◆ WORK TO BE COMPLETED:
Using the records below, quote only the span that opens with the line containing "skew_ns = 0.0183" and closes with the line containing "crit_top_cell = buf_4", exactly and inclusively.

◆ SUPPLIED ENTRIES:
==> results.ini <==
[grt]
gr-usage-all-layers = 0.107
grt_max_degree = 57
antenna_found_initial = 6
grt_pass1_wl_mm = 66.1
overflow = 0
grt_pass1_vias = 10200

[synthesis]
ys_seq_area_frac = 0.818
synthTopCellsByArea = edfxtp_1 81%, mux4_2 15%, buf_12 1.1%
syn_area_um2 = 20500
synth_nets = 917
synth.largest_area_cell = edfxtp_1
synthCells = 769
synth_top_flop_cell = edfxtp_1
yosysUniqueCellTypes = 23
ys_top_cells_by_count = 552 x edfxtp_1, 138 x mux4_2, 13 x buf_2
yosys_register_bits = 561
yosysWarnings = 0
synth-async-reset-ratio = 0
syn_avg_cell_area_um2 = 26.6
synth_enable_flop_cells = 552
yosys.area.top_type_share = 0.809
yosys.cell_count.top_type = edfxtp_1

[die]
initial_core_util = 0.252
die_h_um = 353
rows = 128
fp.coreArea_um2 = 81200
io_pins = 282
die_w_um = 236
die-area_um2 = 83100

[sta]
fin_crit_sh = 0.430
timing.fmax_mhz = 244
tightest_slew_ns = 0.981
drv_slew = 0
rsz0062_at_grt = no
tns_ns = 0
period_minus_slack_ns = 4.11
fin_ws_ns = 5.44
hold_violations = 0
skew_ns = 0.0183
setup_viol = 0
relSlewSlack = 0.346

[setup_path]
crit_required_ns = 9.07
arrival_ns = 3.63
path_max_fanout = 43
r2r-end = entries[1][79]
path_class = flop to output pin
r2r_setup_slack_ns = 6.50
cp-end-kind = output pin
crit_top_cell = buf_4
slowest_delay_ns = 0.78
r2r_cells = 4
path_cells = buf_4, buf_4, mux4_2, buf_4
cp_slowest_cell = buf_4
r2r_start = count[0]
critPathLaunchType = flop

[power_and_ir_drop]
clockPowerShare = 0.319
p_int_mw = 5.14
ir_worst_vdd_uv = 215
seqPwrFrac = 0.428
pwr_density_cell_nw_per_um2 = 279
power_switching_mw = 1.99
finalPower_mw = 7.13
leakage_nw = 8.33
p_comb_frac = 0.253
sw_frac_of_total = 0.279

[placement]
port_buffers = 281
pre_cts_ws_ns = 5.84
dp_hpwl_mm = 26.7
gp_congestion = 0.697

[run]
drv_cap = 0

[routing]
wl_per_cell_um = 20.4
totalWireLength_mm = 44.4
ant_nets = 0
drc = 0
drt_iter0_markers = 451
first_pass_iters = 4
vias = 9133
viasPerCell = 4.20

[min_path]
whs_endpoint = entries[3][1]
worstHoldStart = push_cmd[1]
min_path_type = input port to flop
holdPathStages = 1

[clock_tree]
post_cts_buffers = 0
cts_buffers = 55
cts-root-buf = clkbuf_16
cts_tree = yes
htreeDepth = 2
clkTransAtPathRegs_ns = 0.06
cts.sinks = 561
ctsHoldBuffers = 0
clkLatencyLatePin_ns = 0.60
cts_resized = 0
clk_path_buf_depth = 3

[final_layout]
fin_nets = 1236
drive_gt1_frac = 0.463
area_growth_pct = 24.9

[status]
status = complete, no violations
File: config.mk
export PLATFORM = sky130hd
export DESIGN_NAME = rc4_stream_cipher_core
export DESIGN_NICKNAME = d
export VERILOG_FILES = /design/src/rtl/rc4_pkg.sv /design/src/rtl/rc4_stream_cipher_core.sv /design/src/rtl/rc4_sequencer.sv /design/src/rtl/rc4_datapath.sv
export SDC_FILE = /design/constraint.sdc
export NUM_CORES = 2
export LEC_CHECK = 0
export ABC_CLOCK_PERIOD_IN_PS = 9600
export BUFFER_PORTS_ARGS = -buffer_cell sky130_fd_sc_hd__buf_2
export CORE_MARGIN = 4
export CORE_UTILIZATION = 59
export CTS_BUF_LIST = sky130_fd_sc_hd__clkbuf_4
export DETAILED_ROUTE_END_ITERATION = 16
export HOLD_SLACK_MARGIN = 0.08
export PLACE_DENSITY_LB_ADDON = 0.12
export SLEW_MARGIN = 5
export SYNTH_ARGS = -nofsm -noshare
export SYNTH_HDL_FRONTEND = slang
export SYNTH_SLANG_ARGS = --single-unit
File: constraint.sdc
create_clock -name clk -period 9.6 [get_ports clk]
set_input_delay 1.92 -clock clk [delete_from_list [all_inputs] [get_ports clk]]
set_output_delay 1.92 -clock clk [all_outputs]
set_load 0.005 [all_outputs]
File: src/rtl/rc4_pkg.sv
// Shared types, codes and the control store for the RC4 core.
package rc4_pkg;

    localparam int KEY_MAX_DEF = 256;
    localparam int LEN_W       = 9;

    typedef enum logic [1:0] {
        MODE_KEY   = 2'd0,
        MODE_SCHED = 2'd1,
        MODE_CRYPT = 2'd2,
        MODE_NONE  = 2'd3
    } mode_t;

    typedef enum logic [3:0] {
        UPC_IDLE     = 4'd0,
        UPC_KEY_WR   = 4'd1,
        UPC_C0       = 4'd2,
        UPC_C1       = 4'd3,
        UPC_C2       = 4'd4,
        UPC_C3       = 4'd5,
        UPC_KS_INIT  = 4'd6,
        UPC_KS_FILL  = 4'd7,
        UPC_KS_RD    = 4'd8,
        UPC_KS_J     = 4'd9,
        UPC_KS_W1    = 4'd10,
        UPC_KS_W2    = 4'd11,
        UPC_KS_END   = 4'd12
    } upc_t;

    typedef enum logic [1:0] {
        RD_I       = 2'd0,
        RD_I_INC   = 2'd1,
        RD_J_SUM   = 2'd2,
        RD_A_PLUS  = 2'd3
    } rd_sel_t;

    typedef enum logic {
        WA_I = 1'b0,
        WA_J = 1'b1
    } wa_sel_t;

    typedef enum logic [1:0] {
        WD_I     = 2'd0,
        WD_RDATA = 2'd1,
        WD_A     = 2'd2
    } wd_sel_t;

    typedef enum logic [1:0] {
        I_HOLD = 2'd0,
        I_INC  = 2'd1,
        I_CLR  = 2'd2
    } i_op_t;

    typedef enum logic [1:0] {
        J_HOLD = 2'd0,
        J_SUM  = 2'd1,
        J_CLR  = 2'd2
    } j_op_t;

    typedef enum logic [1:0] {
        K_HOLD = 2'd0,
        K_CLR  = 2'd1,
        K_STEP = 2'd2
    } k_op_t;

    typedef enum logic [1:0] {
        SEQ_DISPATCH = 2'd0,
        SEQ_NEXT     = 2'd1,
        SEQ_LOOP     = 2'd2,
        SEQ_DONE     = 2'd3
    } seq_op_t;

    typedef struct packed {
        logic    perm_rd_en;
        rd_sel_t perm_rd_sel;
        logic    perm_we;
        wa_sel_t perm_wa_sel;
        wd_sel_t perm_wd_sel;
        i_op_t   i_op;
        j_op_t   j_op;
        logic    j_use_key;
        logic    a_load;
        logic    b_load;
        k_op_t   k_op;
        logic    key_we;
        logic    out_load;
        seq_op_t seq;
        upc_t    target;
    } cw_t;

    // Entry point of each mode's routine
    function automatic upc_t mode_entry(input mode_t m);
        upc_t e;
        e = UPC_IDLE;
        unique case (m)
            MODE_KEY:   e = UPC_KEY_WR;
            MODE_SCHED: e = UPC_KS_INIT;
            MODE_CRYPT: e = UPC_C0;
            MODE_NONE:  e = UPC_IDLE;
            default:    e = UPC_IDLE;
        endcase
        return e;
    endfunction

    // Control store: one control word per step
    function automatic cw_t ucode_rom(input upc_t upc);
        cw_t cw;
        cw = '0;
        cw.seq = SEQ_DONE;
        cw.target = UPC_IDLE;
        unique case (upc)
            UPC_IDLE: begin
                cw.seq = SEQ_DISPATCH;
            end
            UPC_KEY_WR: begin
                cw.key_we = 1'b1;
                cw.seq    = SEQ_DONE;
            end
            UPC_C0: begin
                cw.perm_rd_en  = 1'b1;
                cw.perm_rd_sel = RD_I_INC;
                cw.i_op        = I_INC;
                cw.seq         = SEQ_NEXT;
            end
            UPC_C1: begin
                cw.perm_rd_en  = 1'b1;
                cw.perm_rd_sel = RD_J_SUM;
                cw.j_op        = J_SUM;
                cw.a_load      = 1'b1;
                cw.seq         = SEQ_NEXT;
            end
            UPC_C2: begin
                cw.perm_rd_en  = 1'b1;
                cw.perm_rd_sel = RD_A_PLUS;
                cw.perm_we     = 1'b1;
                cw.perm_wa_sel = WA_I;
                cw.perm_wd_sel = WD_RDATA;
                cw.b_load      = 1'b1;
                cw.seq         = SEQ_NEXT;
            end
            UPC_C3: begin
                cw.perm_we     = 1'b1;
                cw.perm_wa_sel = WA_J;
                cw.perm_wd_sel = WD_A;
                cw.out_load    = 1'b1;
                cw.seq         = SEQ_DONE;
            end
            UPC_KS_INIT: begin
                cw.i_op = I_CLR;
                cw.j_op = J_CLR;
                cw.k_op = K_CLR;
                cw.seq  = SEQ_NEXT;
            end
            UPC_KS_FILL: begin
                cw.perm_we     = 1'b1;
                cw.perm_wa_sel = WA_I;
                cw.perm_wd_sel = WD_I;
                cw.i_op        = I_INC;
                cw.seq         = SEQ_LOOP;
                cw.target      = UPC_KS_FILL;
            end
            UPC_KS_RD: begin
                cw.perm_rd_en  = 1'b1;
                cw.perm_rd_sel = RD_I;
                cw.seq         = SEQ_NEXT;
            end
            UPC_KS_J: begin
                cw.perm_rd_en  = 1'b1;
                cw.perm_rd_sel = RD_J_SUM;
                cw.j_op        = J_SUM;
                cw.j_use_key   = 1'b1;
                cw.a_load      = 1'b1;
                cw.seq         = SEQ_NEXT;
            end
            UPC_KS_W1: begin
                cw.perm_we     = 1'b1;
                cw.perm_wa_sel = WA_I;
                cw.perm_wd_sel = WD_RDATA;
                cw.seq         = SEQ_NEXT;
            end
            UPC_KS_W2: begin
                cw.perm_we     = 1'b1;
                cw.perm_wa_sel = WA_J;
                cw.perm_wd_sel = WD_A;
                cw.i_op        = I_INC;
                cw.k_op        = K_STEP;
                cw.seq         = SEQ_LOOP;
                cw.target      = UPC_KS_RD;
            end
            UPC_KS_END: begin
                cw.i_op = I_CLR;
                cw.j_op = J_CLR;
                cw.seq  = SEQ_DONE;
            end
            default: begin
                cw.seq = SEQ_DONE;
            end
        endcase
        return cw;
    endfunction

endpackage
**src/hdl/scmpwm_pkg.sv**
```systemverilog
// Shared types, constants and the control store for the sine/cosine microstep PWM block.
// The sequencer, the datapath and the top level all use this package.
// It has no dependencies of its own.
package scmpwm_pkg;

  localparam int COUNTER_WIDTH_DEF   = 16;
  localparam int SINE_ITERATIONS_DEF = 24;

  localparam int ANGLE_W    = 32;
  localparam int AMP_W      = 17;
  localparam int PERIOD_W   = 16;
  localparam int CMP_W      = 16;
  localparam int CFG_DATA_W = 17;
  localparam int CFG_IDX_W  = 1;

  localparam logic [CFG_IDX_W-1:0] REG_AMPLITUDE = 1'd0;
  localparam logic [CFG_IDX_W-1:0] REG_PERIOD    = 1'd1;

  localparam logic KIND_NEW_ANGLE = 1'b0;

  localparam logic [AMP_W-1:0]    AMP_ONE      = 17'd65536;
  localparam logic [AMP_W-1:0]    AMP_RESET    = 17'd0;
  localparam logic [PERIOD_W-1:0] PERIOD_RESET = 16'd65535;

  // datapath widths: CORDIC registers, shared multiplier operands and product
  localparam int DP_W   = 34;
  localparam int MUL_W  = 33;
  localparam int PROD_W = 66;
  localparam int AH_W   = 32;

  localparam logic [MUL_W-1:0]       PHASE_PER_RAD = 33'd683565276;
  localparam logic signed [DP_W-1:0] GAIN_Q30      = 34'sd652032874;
  localparam logic signed [DP_W-1:0] QUARTER       = 34'sd1073741824;
  localparam logic signed [DP_W-1:0] HALF_TURN     = 34'sd2147483648;
  localparam logic [63:0]            PHASE_RND     = 64'h0000_0000_0080_0000;
  localparam logic [64:0]            OUT_RND       = 65'h0_0000_2000_0000_0000;

  localparam int ATAN_IDX_W = 5;

  localparam int STEP_W = 4;
  localparam logic [STEP_W-1:0] STEP_EMIT = 4'd0;
  localparam logic [STEP_W-1:0] STEP_IDLE = 4'd1;
  localparam logic [STEP_W-1:0] STEP_MULP = 4'd2;
  localparam logic [STEP_W-1:0] STEP_INIT = 4'd3;
  localparam logic [STEP_W-1:0] STEP_ITER = 4'd4;
  localparam logic [STEP_W-1:0] STEP_FLIP = 4'd5;
  localparam logic [STEP_W-1:0] STEP_MULY = 4'd6;
  localparam logic [STEP_W-1:0] STEP_RNDA = 4'd7;
  localparam logic [STEP_W-1:0] STEP_RNDB = 4'd8;

  typedef enum logic [2:0] {
    MS_NONE,
    MS_PHASE,
    MS_AH,
    MS_TRIG_Y,
    MS_TRIG_X
  } mul_sel_t;

  typedef enum logic [2:0] {
    OP_NOP,
    OP_PHASE_INIT,
    OP_CORDIC,
    OP_FLIP,
    OP_ROUND_A,
    OP_ROUND_B,
    OP_EMIT
  } alu_op_t;

  typedef enum logic [2:0] {
    JC_NEVER,
    JC_ALWAYS,
    JC_NO_ACCEPT,
    JC_ITER_MORE,
    JC_OUT_BUSY
  } jump_t;

  typedef struct packed {
    logic              in_rdy;
    mul_sel_t          mul_sel;
    alu_op_t           op;
    jump_t             jc;
    logic [STEP_W-1:0] target;
  } ucode_t;

  // Control store: a taken jump goes to target, otherwise to the next step.
  function automatic ucode_t ucode_rom(input logic [STEP_W-1:0] step);
    ucode_t w;
    w = '{in_rdy: 1'b0, mul_sel: MS_NONE, op: OP_NOP, jc: JC_ALWAYS, target: STEP_IDLE};
    unique case (step)
      STEP_EMIT: w = '{1'b0, MS_NONE,   OP_EMIT,       JC_OUT_BUSY,  STEP_EMIT};
      STEP_IDLE: w = '{1'b1, MS_NONE,   OP_NOP,        JC_NO_ACCEPT, STEP_IDLE};
      STEP_MULP: w = '{1'b0, MS_PHASE,  OP_NOP,        JC_NEVER,     STEP_IDLE};
      STEP_INIT: w = '{1'b0, MS_NONE,   OP_PHASE_INIT, JC_NEVER,     STEP_IDLE};
      STEP_ITER: w = '{1'b0, MS_NONE,   OP_CORDIC,     JC_ITER_MORE, STEP_ITER};
      STEP_FLIP: w = '{1'b0, MS_AH,     OP_FLIP,       JC_NEVER,     STEP_IDLE};
      STEP_MULY: w = '{1'b0, MS_TRIG_Y, OP_NOP,        JC_NEVER,     STEP_IDLE};
      STEP_RNDA: w = '{1'b0, MS_TRIG_X, OP_ROUND_A,    JC_NEVER,     STEP_IDLE};
      STEP_RNDB: w = '{1'b0, MS_NONE,   OP_ROUND_B,    JC_ALWAYS,    STEP_EMIT};
      default:   w = '{1'b0, MS_NONE,   OP_NOP,        JC_ALWAYS,    STEP_IDLE};
    endcase
    return w;
  endfunction

  // Arctangent of 2^-i in Q32 turns
  function automatic logic [31:0] atan_turns(input logic [ATAN_IDX_W-1:0] idx);
    logic [31:0] v;
    v = 32'd0;
    case (idx)
      5'd0:  v = 32'd536870912;
      5'd1:  v = 32'd316933406;
      5'd2:  v = 32'd167458907;
      5'd3:  v = 32'd85004756;
      5'd4:  v = 32'd42667331;
      5'd5:  v = 32'd21354465;
      5'd6:  v = 32'd10679838;
      5'd7:  v = 32'd5340245;
      5'd8:  v = 32'd2670163;
      5'd9:  v = 32'd1335087;
      5'd10: v = 32'd667544;
      5'd11: v = 32'd333772;
      5'd12: v = 32'd166886;
      5'd13: v = 32'd83443;
      5'd14: v = 32'd41722;
      5'd15: v = 32'd20861;
      5'd16: v = 32'd10430;
      5'd17: v = 32'd5215;
      5'd18: v = 32'd2608;
      5'd19: v = 32'd1304;
      5'd20: v = 32'd652;
      5'd21: v = 32'd326;
      5'd22: v = 32'd163;
      5'd23: v = 32'd81;
      5'd24: v = 32'd41;
      5'd25: v = 32'd20;
      5'd26: v = 32'd10;
      5'd27: v = 32'd5;
      5'd28: v = 32'd3;
      5'd29: v = 32'd1;
      5'd30: v = 32'd1;
      default: v = 32'd0;
    endcase
    return v;
  endfunction

endpackage

```
**src/hdl/scmpwm_seq.sv**
```systemverilog
// Microcode sequencer: step counter, control store lookup, jump logic and
// the CORDIC iteration counter. Depends on scmpwm_pkg.
module scmpwm_seq #(
  parameter int SINE_ITERATIONS = scmpwm_pkg::SINE_ITERATIONS_DEF,
  localparam int ITER_W = $clog2(SINE_ITERATIONS)
) (
  input  logic                clk,
  input  logic                rst_n,
  input  logic                in_fire,
  input  logic                out_busy,
  output scmpwm_pkg::ucode_t  uc,
  output logic [ITER_W-1:0]   iter
);
  import scmpwm_pkg::*;

  logic [STEP_W-1:0] pc_r, pc_nxt;
  logic [ITER_W-1:0] iter_r, iter_nxt;
  logic              take;

  always_comb begin
    uc = ucode_rom(pc_r);
    unique case (uc.jc)
      JC_NEVER:     take = 1'b0;
      JC_ALWAYS:    take = 1'b1;
      JC_NO_ACCEPT: take = !in_fire;
      JC_ITER_MORE: take = (iter_r != ITER_W'(SINE_ITERATIONS - 1));
      JC_OUT_BUSY:  take = out_busy;
      default:      take = 1'b1;
    endcase
    pc_nxt = take ? uc.target : pc_r + STEP_W'(1);

    iter_nxt = iter_r;
    if (uc.op == OP_PHASE_INIT) begin
      iter_nxt = '0;
    end else if (uc.op == OP_CORDIC) begin
      iter_nxt = iter_r + ITER_W'(1);
    end
  end

  always_ff @(posedge clk) begin
    if (!rst_n) begin
      pc_r   <= STEP_IDLE;
      iter_r <= '0;
    end else begin
      pc_r   <= pc_nxt;
      iter_r <= iter_nxt;
    end
  end

  assign iter = iter_r;

endmodule

```
**src/hdl/scmpwm_dp.sv**
```systemverilog
// Datapath driven by the control word: shared 33x33 multiplier, phase
// reduction, one CORDIC rotation per step, rounding and saturation. Depends on scmpwm_pkg.
module scmpwm_dp #(
  parameter int COUNTER_WIDTH   = scmpwm_pkg::COUNTER_WIDTH_DEF,
  parameter int SINE_ITERATIONS = scmpwm_pkg::SINE_ITERATIONS_DEF,
  localparam int ITER_W = $clog2(SINE_ITERATIONS)
) (
  input  logic                                       clk,
  input  scmpwm_pkg::ucode_t                         uc,
  input  logic [ITER_W-1:0]                          iter,
  input  logic signed [scmpwm_pkg::ANGLE_W-1:0]      stored_angle,
  input  logic [scmpwm_pkg::AMP_W-1:0]               amplitude,
  input  logic [scmpwm_pkg::PERIOD_W-1:0]            period,
  output logic [scmpwm_pkg::CMP_W-1:0]               cmp_a,
  output logic [scmpwm_pkg::CMP_W-1:0]               cmp_b
);
  import scmpwm_pkg::*;

  localparam int PER_W  = (COUNTER_WIDTH < PERIOD_W) ? COUNTER_WIDTH : PERIOD_W;
  localparam int HALF_W = PER_W - 1;
  localparam int R_W    = 19;

  logic signed [DP_W-1:0]   x_r, y_r, z_r;
  logic                     flip_r;
  logic signed [PROD_W-1:0] prod_r;
  logic [AH_W-1:0]          ah_r;
  logic [PER_W-1:0]         cmp_a_r, cmp_b_r;

  logic [AMP_W-1:0]         amp_clamp;
  logic [HALF_W-1:0]        half;
  logic signed [DP_W-1:0]   x_abs, y_abs;
  logic signed [MUL_W-1:0]  op_a, op_b;
  logic signed [PROD_W-1:0] mul_out;
  logic [63:0]              phase_sum;
  logic signed [DP_W-1:0]   z_start, z_fold;
  logic                     fold;
  logic signed [DP_W-1:0]   dx, dy, at;
  logic [64:0]              rnd_sum;
  logic [R_W-1:0]           r;
  logic [HALF_W-1:0]        r_sat;
  logic                     neg;
  logic [PER_W-1:0]         cmp;

  always_comb begin
    amp_clamp = (amplitude > AMP_ONE) ? AMP_ONE : amplitude;
    half      = period[PER_W-1:1];
    x_abs     = x_r[DP_W-1] ? -x_r : x_r;
    y_abs     = y_r[DP_W-1] ? -y_r : y_r;

    unique case (uc.mul_sel)
      MS_PHASE: begin
        op_a = {stored_angle[ANGLE_W-1], stored_angle};
        op_b = PHASE_PER_RAD;
      end
      MS_AH: begin
        op_a = MUL_W'(amp_clamp);
        op_b = MUL_W'(half);
      end
      MS_TRIG_Y: begin
        op_a = y_abs[MUL_W-1:0];
        op_b = MUL_W'(prod_r[AH_W-1:0]);
      end
      MS_TRIG_X: begin
        op_a = x_abs[MUL_W-1:0];
        op_b = MUL_W'(ah_r);
      end
      default: begin
        op_a = '0;
        op_b = '0;
      end
    endcase
    mul_out = op_a * op_b;

    // Q32-turn phase, read as signed; fold beyond a quarter turn
    phase_sum = prod_r[63:0] + PHASE_RND;
    z_start   = {{(DP_W-32){phase_sum[55]}}, phase_sum[55:24]};
    fold      = 1'b0;
    z_fold    = z_start;
    if (z_start > QUARTER) begin
      z_fold = z_start - HALF_TURN;
      fold   = 1'b1;
    end else if (z_start < -QUARTER) begin
      z_fold = z_start + HALF_TURN;
      fold   = 1'b1;
    end

    dx = y_r >>> iter;
    dy = x_r >>> iter;
    at = $signed({{(DP_W-32){1'b0}}, atan_turns(ATAN_IDX_W'(iter))});

    // round half away from zero on the magnitude, then saturate to half
    rnd_sum = {1'b0, prod_r[63:0]} + OUT_RND;
    r       = rnd_sum[64:46];
    r_sat   = (r > R_W'(half)) ? half : r[HALF_W-1:0];
    neg     = (uc.op == OP_ROUND_A) ? y_r[DP_W-1] : x_r[DP_W-1];
    cmp     = neg ? ({1'b0, half} - {1'b0, r_sat}) : ({1'b0, half} + {1'b0, r_sat});
  end

  always_ff @(posedge clk) begin
    if (uc.mul_sel != MS_NONE) begin
      prod_r <= mul_out;
    end
    if (uc.mul_sel == MS_TRIG_Y) begin
      ah_r <= prod_r[AH_W-1:0];
    end
    case (uc.op)
      OP_PHASE_INIT: begin
        x_r    <= GAIN_Q30;
        y_r    <= '0;
        z_r    <= z_fold;
        flip_r <= fold;
      end
      OP_CORDIC: begin
        if (!z_r[DP_W-1]) begin
          x_r <= x_r - dx;
          y_r <= y_r + dy;
          z_r <= z_r - at;
        end else begin
          x_r <= x_r + dx;
          y_r <= y_r - dy;
          z_r <= z_r + at;
        end
      end
      OP_FLIP: begin
        if (flip_r) begin
          x_r <= -x_r;
          y_r <= -y_r;
        end
      end
      OP_ROUND_A: cmp_a_r <= cmp;
      OP_ROUND_B: cmp_b_r <= cmp;
      default: ;
    endcase
  end

  assign cmp_a = CMP_W'(cmp_a_r);
  assign cmp_b = CMP_W'(cmp_b_r);

endmodule

```
**src/hdl/sine_cosine_microstep_pwm.sv**
```systemverilog
// Two-phase sine/cosine microstep compare generator: config registers,
// stored angle and output register around the sequencer and datapath.
// An accepted angle passes the steps phase multiply, phase init, the CORDIC rotations,
// flip, the two trig multiplies with their roundings, and emit; a new item is accepted
// only after the emit. The CORDIC loop runs one rotation per cycle on the shared datapath.
// Reset (synchronous): amplitude 0, period 65535, stored angle 0, no result pending.
module sine_cosine_microstep_pwm #(
  parameter int COUNTER_WIDTH   = scmpwm_pkg::COUNTER_WIDTH_DEF,
  parameter int SINE_ITERATIONS = scmpwm_pkg::SINE_ITERATIONS_DEF
) (
  input  logic                                   clk,
  input  logic                                   rst_n,
  input  logic                                   in_valid,
  output logic                                   in_ready,
  input  logic                                   in_kind,
  input  logic signed [scmpwm_pkg::ANGLE_W-1:0]  in_angle,
  output logic                                   out_valid,
  input  logic                                   out_ready,
  output logic [scmpwm_pkg::CMP_W-1:0]           out_compare_a,
  output logic [scmpwm_pkg::CMP_W-1:0]           out_compare_b,
  input  logic                                   cfg_we,
  input  logic [scmpwm_pkg::CFG_IDX_W-1:0]       cfg_index,
  input  logic [scmpwm_pkg::CFG_DATA_W-1:0]      cfg_data
);
  import scmpwm_pkg::*;

  localparam int ITER_W = $clog2(SINE_ITERATIONS);

  logic [AMP_W-1:0]          amplitude_r;
  logic [PERIOD_W-1:0]       period_r;
  logic signed [ANGLE_W-1:0] stored_angle_r;
  logic                      out_valid_r, out_valid_nxt;
  logic [CMP_W-1:0]          out_compare_a_r, out_compare_b_r;

  ucode_t            uc;
  logic [ITER_W-1:0] iter;
  logic              in_fire;
  logic              out_busy;
  logic              emit;
  logic [CMP_W-1:0]  cmp_a, cmp_b;

  assign in_ready = uc.in_rdy;
  assign in_fire  = in_valid && uc.in_rdy;
  assign out_busy = out_valid_r && !out_ready;
  assign emit     = (uc.op == OP_EMIT) && !out_busy;

  always_comb begin
    out_valid_nxt = out_valid_r;
    if (emit) begin
      out_valid_nxt = 1'b1;
    end else if (out_ready) begin
      out_valid_nxt = 1'b0;
    end
  end

  always_ff @(posedge clk) begin
    if (!rst_n) begin
      amplitude_r    <= AMP_RESET;
      period_r       <= PERIOD_RESET;
      stored_angle_r <= '0;
      out_valid_r    <= 1'b0;
    end else begin
      out_valid_r <= out_valid_nxt;
      if (in_fire && in_kind == KIND_NEW_ANGLE) begin
        stored_angle_r <= in_angle;
      end
      if (cfg_we) begin
        unique case (cfg_index)
          REG_AMPLITUDE: amplitude_r <= cfg_data[AMP_W-1:0];
          REG_PERIOD:    period_r    <= cfg_data[PERIOD_W-1:0];
          default: ;
        endcase
      end
    end
  end

  // result payload holds while the consumer stalls
  always_ff @(posedge clk) begin
    if (emit) begin
      out_compare_a_r <= cmp_a;
      out_compare_b_r <= cmp_b;
    end
  end

  scmpwm_seq #(
    .SINE_ITERATIONS(SINE_ITERATIONS)
  ) u_seq (
    .clk      (clk),
    .rst_n    (rst_n),
    .in_fire  (in_fire),
    .out_busy (out_busy),
    .uc       (uc),
    .iter     (iter)
  );

  scmpwm_dp #(
    .COUNTER_WIDTH  (COUNTER_WIDTH),
    .SINE_ITERATIONS(SINE_ITERATIONS)
  ) u_dp (
    .clk          (clk),
    .uc           (uc),
    .iter         (iter),
    .stored_angle (stored_angle_r),
    .amplitude    (amplitude_r),
    .period       (period_r),
    .cmp_a        (cmp_a),
    .cmp_b        (cmp_b)
  );

  assign out_valid     = out_valid_r;
  assign out_compare_a = out_compare_a_r;
  assign out_compare_b = out_compare_b_r;

endmodule
```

◆ REPLY:
skew_ns = 0.0183
setup_viol = 0
relSlewSlack = 0.346

[setup_path]
crit_required_ns = 9.07
arrival_ns = 3.63
path_max_fanout = 43
r2r-end = entries[1][79]
path_class = flop to output pin
r2r_setup_slack_ns = 6.50
cp-end-kind = output pin
crit_top_cell = buf_4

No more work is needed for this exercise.